AVAILABLE RECORDS →
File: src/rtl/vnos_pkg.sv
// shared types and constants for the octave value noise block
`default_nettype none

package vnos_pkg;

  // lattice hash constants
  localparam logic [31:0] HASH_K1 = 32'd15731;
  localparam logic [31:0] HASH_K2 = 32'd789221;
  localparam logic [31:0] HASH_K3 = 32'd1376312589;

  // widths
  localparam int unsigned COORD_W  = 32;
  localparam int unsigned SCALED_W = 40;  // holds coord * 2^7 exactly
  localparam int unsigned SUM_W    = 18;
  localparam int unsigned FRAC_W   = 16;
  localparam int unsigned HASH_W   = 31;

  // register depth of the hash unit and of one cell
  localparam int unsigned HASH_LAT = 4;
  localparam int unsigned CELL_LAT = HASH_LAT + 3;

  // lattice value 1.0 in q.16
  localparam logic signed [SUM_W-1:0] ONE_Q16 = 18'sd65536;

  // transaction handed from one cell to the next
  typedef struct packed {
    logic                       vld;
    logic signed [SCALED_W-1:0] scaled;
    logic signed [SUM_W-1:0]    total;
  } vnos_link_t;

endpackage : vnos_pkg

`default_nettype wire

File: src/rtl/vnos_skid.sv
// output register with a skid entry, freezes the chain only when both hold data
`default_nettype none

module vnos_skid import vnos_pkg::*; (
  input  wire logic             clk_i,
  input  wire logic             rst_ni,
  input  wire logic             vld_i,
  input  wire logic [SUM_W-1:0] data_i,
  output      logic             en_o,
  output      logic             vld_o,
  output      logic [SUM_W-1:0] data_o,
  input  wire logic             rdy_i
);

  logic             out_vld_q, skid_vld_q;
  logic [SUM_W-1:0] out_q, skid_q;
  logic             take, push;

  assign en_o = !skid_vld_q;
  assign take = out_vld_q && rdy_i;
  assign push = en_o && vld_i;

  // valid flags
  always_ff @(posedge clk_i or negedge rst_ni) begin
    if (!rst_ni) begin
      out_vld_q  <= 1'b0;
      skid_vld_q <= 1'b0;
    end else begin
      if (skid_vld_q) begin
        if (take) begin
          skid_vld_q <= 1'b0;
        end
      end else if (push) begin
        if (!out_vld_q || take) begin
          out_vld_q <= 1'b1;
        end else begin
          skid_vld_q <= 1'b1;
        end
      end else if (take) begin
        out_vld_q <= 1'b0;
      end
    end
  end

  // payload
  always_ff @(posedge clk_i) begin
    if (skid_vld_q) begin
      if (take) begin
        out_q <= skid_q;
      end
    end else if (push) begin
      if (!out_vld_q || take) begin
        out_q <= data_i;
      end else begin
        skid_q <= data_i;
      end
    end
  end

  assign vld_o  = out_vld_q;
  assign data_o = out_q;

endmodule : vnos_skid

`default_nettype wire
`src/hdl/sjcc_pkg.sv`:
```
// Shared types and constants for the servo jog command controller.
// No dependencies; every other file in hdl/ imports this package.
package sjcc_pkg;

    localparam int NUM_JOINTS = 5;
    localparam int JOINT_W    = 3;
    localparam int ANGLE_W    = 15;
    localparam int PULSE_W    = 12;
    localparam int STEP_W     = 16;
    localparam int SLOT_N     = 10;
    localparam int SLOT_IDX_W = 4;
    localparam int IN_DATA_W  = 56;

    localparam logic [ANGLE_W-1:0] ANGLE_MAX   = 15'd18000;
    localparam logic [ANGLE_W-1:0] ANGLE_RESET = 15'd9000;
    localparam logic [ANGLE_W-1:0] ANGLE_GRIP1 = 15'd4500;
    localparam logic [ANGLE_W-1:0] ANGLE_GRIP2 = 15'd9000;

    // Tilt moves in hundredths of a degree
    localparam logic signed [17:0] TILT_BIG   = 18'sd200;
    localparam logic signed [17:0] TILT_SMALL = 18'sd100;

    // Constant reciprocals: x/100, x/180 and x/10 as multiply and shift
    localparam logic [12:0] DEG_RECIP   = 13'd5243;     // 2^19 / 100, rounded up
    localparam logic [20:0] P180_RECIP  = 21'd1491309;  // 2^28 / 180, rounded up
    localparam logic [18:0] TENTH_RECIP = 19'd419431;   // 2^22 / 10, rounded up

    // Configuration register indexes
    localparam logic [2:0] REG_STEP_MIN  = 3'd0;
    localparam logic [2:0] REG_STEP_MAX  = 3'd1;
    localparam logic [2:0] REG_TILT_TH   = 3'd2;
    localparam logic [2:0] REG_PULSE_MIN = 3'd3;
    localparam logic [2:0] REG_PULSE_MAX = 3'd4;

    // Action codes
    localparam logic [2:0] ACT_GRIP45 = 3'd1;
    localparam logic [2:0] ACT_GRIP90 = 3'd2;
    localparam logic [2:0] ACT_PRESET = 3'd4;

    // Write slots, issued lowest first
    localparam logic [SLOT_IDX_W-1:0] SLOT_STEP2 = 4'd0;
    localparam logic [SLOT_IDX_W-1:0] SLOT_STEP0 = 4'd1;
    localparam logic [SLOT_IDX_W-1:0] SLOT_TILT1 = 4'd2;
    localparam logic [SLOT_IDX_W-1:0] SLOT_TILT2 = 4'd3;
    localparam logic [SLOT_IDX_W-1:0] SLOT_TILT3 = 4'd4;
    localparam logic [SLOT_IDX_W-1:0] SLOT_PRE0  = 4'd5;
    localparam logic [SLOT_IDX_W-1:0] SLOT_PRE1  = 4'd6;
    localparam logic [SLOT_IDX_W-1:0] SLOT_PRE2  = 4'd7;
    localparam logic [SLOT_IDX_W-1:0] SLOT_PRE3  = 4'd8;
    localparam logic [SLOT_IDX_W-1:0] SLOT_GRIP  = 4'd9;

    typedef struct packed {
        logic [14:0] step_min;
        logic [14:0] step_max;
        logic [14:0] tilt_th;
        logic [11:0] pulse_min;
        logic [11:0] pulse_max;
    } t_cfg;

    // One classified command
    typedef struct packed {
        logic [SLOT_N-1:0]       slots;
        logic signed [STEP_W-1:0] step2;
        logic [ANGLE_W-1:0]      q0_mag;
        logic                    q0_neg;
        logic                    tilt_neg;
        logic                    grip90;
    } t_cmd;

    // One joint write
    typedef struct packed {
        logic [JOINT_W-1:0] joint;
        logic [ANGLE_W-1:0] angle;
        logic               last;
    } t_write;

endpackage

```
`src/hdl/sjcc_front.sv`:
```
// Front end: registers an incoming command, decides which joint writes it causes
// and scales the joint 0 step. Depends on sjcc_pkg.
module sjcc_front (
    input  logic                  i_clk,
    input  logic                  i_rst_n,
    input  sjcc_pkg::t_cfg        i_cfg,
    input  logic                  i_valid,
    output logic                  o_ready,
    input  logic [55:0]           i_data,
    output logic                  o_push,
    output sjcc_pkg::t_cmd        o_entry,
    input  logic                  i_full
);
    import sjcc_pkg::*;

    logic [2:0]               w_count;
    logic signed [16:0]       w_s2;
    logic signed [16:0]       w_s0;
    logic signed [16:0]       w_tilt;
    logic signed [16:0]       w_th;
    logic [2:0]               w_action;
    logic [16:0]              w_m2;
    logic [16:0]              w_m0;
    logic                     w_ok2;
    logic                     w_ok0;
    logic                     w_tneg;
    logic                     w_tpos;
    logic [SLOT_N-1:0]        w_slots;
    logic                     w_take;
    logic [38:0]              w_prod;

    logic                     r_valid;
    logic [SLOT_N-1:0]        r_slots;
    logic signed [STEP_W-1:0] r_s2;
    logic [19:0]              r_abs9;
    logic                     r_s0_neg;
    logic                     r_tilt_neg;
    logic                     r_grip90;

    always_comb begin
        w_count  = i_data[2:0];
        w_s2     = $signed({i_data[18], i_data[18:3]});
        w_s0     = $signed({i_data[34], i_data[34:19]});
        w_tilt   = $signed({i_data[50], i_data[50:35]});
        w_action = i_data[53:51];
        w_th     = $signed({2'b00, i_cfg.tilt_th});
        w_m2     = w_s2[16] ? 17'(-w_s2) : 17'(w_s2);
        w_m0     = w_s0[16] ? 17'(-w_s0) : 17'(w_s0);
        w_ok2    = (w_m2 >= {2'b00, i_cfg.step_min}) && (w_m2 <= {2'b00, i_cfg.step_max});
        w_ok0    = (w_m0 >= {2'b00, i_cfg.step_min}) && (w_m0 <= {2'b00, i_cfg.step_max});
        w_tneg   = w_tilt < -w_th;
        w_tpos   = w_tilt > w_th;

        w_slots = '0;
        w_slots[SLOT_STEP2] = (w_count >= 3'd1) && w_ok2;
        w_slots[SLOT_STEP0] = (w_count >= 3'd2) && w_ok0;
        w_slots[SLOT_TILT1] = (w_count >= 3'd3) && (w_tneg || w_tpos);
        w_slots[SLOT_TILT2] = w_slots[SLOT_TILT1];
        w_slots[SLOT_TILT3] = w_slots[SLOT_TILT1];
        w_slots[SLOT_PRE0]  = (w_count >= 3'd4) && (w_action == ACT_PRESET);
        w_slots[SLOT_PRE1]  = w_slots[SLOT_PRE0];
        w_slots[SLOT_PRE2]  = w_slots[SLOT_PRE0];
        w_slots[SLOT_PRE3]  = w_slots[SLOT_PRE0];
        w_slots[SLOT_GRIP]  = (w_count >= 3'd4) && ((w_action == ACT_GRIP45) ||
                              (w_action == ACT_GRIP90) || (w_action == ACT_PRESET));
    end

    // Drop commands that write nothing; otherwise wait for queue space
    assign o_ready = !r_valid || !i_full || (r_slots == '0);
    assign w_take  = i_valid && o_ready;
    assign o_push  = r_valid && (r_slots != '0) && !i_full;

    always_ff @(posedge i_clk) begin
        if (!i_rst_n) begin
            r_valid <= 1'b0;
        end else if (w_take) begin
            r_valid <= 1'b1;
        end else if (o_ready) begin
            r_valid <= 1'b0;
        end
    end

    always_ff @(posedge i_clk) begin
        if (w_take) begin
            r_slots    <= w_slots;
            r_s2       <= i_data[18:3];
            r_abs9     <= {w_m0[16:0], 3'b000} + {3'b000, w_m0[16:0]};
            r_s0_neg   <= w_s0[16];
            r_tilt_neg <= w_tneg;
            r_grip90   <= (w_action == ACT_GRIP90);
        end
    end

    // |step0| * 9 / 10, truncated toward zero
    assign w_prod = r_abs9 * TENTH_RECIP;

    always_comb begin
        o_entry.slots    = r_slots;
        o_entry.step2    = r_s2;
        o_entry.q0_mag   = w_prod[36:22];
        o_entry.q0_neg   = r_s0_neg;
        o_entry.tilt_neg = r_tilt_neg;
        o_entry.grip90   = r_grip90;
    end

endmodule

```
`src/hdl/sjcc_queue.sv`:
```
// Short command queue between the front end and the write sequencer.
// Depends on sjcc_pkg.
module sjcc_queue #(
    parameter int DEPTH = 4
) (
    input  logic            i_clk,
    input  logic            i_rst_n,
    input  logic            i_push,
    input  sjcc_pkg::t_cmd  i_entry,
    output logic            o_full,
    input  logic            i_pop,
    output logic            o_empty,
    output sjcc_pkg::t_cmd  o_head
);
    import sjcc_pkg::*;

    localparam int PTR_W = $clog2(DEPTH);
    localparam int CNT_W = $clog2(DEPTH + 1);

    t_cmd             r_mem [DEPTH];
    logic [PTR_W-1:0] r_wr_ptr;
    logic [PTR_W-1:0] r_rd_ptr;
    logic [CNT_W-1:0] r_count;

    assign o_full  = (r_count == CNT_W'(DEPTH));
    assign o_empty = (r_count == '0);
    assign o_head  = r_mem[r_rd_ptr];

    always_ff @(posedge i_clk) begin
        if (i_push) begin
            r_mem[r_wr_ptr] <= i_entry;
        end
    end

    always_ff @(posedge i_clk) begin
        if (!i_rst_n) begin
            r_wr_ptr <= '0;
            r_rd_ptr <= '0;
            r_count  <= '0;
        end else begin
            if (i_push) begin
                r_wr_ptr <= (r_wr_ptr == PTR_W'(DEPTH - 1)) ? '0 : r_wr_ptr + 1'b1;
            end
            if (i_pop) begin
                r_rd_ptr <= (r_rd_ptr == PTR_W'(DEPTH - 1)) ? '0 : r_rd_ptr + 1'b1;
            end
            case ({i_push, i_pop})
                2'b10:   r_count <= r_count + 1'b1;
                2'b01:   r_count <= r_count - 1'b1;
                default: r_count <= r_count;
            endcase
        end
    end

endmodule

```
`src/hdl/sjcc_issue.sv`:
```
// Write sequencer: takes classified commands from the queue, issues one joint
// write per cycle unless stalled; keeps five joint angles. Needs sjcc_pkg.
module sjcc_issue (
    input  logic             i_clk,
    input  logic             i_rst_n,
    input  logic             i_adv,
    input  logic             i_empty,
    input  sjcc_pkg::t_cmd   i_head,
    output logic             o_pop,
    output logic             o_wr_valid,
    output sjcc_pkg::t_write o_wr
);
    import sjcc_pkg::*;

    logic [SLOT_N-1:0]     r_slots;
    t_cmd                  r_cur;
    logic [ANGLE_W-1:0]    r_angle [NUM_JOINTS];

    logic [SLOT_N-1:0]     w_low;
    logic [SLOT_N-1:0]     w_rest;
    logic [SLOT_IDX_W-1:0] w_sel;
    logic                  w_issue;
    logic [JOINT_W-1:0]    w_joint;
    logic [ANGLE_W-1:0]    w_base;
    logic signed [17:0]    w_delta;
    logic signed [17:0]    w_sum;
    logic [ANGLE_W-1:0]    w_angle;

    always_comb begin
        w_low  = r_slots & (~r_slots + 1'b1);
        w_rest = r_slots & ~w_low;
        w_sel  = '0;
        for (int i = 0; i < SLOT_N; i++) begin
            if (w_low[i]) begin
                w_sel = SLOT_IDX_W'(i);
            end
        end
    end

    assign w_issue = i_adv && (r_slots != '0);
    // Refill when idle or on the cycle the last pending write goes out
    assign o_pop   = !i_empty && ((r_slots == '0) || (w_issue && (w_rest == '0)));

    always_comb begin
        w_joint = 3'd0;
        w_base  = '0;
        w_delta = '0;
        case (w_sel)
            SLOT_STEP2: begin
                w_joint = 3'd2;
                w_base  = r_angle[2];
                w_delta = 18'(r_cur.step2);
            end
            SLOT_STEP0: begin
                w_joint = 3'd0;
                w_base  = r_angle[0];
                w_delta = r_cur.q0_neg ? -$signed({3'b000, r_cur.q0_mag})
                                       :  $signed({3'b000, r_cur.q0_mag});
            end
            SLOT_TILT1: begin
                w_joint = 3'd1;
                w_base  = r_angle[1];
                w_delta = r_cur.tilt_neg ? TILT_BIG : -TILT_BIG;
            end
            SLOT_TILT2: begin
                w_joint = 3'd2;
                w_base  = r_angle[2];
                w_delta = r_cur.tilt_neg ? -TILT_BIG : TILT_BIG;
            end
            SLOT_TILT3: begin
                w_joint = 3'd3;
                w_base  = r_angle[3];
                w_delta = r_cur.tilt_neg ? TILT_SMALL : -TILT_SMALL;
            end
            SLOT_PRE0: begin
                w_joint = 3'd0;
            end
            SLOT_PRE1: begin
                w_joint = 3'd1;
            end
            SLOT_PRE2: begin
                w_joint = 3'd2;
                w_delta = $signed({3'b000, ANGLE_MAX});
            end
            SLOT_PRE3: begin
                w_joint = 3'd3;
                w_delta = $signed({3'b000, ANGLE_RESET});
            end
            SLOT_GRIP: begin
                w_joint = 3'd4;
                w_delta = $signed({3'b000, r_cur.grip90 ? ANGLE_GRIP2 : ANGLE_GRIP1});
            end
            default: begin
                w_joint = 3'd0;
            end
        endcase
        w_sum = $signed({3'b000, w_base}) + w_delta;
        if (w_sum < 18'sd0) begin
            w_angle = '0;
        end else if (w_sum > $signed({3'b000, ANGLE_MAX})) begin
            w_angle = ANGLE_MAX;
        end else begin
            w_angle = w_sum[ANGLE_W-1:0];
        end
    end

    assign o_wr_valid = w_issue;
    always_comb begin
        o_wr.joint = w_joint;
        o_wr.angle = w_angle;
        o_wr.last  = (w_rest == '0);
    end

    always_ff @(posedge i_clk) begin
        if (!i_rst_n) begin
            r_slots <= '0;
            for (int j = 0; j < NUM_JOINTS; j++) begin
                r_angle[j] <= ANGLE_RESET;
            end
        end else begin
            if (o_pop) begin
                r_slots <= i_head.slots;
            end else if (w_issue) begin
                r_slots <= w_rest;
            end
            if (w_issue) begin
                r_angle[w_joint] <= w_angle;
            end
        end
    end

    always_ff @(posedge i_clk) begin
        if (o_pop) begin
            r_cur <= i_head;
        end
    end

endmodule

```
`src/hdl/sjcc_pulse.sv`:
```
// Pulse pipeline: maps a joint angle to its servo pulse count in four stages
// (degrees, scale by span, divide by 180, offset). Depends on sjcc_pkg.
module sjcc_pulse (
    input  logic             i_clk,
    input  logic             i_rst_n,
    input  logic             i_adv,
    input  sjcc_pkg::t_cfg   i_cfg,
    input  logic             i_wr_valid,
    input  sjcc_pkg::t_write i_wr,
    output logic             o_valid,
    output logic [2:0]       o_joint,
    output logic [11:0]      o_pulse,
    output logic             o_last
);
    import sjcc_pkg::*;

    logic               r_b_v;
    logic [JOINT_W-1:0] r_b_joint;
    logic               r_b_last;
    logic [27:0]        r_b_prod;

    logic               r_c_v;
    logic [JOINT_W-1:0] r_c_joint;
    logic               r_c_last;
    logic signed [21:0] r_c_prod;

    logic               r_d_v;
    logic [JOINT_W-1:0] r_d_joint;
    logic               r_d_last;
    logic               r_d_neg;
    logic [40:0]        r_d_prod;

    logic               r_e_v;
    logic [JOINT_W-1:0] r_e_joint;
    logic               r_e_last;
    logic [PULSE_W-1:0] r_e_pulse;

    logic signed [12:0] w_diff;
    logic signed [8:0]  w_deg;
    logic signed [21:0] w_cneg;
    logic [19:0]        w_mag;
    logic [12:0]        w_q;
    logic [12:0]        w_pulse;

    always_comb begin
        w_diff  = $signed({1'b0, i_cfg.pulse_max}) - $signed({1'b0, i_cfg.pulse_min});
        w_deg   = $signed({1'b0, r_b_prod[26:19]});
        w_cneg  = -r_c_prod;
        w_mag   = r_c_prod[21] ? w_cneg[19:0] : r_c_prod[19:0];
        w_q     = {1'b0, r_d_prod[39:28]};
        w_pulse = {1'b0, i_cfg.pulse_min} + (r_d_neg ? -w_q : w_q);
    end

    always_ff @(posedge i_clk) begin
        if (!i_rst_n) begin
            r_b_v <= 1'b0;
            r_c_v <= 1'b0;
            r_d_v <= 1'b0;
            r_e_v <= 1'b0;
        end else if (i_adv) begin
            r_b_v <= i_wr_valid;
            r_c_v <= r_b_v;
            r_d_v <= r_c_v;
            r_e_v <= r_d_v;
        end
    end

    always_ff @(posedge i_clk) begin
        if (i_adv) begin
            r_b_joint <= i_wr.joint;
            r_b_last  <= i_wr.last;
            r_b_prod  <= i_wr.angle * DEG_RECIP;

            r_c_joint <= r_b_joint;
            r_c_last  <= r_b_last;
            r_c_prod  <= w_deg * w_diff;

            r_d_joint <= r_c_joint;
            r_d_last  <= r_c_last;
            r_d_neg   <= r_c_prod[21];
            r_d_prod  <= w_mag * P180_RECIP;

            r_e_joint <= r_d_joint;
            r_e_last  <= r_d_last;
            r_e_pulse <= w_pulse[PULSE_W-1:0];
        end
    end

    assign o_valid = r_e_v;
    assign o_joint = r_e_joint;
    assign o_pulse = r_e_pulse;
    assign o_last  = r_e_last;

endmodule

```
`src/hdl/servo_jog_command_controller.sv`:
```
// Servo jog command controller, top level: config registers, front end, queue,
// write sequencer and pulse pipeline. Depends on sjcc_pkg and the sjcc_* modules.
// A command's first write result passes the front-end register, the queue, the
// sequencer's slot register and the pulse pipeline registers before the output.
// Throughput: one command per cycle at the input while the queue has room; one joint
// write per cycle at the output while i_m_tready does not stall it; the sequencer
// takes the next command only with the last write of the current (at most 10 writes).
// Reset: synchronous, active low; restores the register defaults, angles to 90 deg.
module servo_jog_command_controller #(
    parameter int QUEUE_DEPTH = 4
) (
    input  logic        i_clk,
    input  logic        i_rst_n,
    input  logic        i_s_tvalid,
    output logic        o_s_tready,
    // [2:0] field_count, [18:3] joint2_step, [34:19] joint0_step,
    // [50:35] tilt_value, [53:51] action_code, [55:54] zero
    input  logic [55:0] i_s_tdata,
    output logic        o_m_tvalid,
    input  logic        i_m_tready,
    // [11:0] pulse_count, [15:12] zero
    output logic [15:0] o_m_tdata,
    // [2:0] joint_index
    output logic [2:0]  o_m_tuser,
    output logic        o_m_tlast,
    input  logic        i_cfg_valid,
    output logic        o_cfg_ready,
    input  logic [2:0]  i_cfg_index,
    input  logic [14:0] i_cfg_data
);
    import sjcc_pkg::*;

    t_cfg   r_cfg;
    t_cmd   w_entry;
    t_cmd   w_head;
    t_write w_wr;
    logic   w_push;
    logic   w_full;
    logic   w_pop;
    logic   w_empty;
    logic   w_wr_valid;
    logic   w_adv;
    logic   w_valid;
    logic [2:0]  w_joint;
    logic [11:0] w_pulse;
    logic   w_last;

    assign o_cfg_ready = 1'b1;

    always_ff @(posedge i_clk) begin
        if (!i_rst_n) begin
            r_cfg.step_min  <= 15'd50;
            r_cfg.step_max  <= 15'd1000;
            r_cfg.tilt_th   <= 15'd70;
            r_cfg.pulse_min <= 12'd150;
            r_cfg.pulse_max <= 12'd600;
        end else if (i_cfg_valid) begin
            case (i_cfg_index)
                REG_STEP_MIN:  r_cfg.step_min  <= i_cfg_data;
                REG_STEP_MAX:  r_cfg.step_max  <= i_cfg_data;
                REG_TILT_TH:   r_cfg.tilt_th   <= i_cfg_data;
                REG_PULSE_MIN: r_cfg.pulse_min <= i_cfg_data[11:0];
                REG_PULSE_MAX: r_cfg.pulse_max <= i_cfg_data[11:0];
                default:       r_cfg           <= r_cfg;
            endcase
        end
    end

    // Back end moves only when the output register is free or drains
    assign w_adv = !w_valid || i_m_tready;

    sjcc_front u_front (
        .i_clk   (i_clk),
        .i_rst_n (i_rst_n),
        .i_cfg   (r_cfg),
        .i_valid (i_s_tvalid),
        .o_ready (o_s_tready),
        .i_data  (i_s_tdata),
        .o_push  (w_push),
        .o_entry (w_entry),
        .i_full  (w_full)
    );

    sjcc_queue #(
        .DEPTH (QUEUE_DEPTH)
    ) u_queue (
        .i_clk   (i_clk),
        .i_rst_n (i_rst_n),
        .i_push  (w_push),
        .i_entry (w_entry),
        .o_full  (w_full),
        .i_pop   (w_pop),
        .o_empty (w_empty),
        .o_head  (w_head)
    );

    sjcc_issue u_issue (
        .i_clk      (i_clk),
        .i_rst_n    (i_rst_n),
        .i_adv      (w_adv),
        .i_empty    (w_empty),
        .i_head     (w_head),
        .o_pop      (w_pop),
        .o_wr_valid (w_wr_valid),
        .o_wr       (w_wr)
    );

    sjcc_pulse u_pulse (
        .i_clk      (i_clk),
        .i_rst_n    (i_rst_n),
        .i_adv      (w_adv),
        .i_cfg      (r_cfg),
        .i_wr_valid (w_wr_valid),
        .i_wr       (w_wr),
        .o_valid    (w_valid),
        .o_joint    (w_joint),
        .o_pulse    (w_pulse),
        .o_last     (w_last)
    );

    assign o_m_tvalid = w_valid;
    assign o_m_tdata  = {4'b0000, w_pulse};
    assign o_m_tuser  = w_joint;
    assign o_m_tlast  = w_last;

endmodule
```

EXERCISE REQUIREMENTS → Copy all lines of the material above where the string "types" occurs.

SOLUTION TO THIS TASK →
// shared types and constants for the octave value noise block
// Shared types and constants for the servo jog command controller.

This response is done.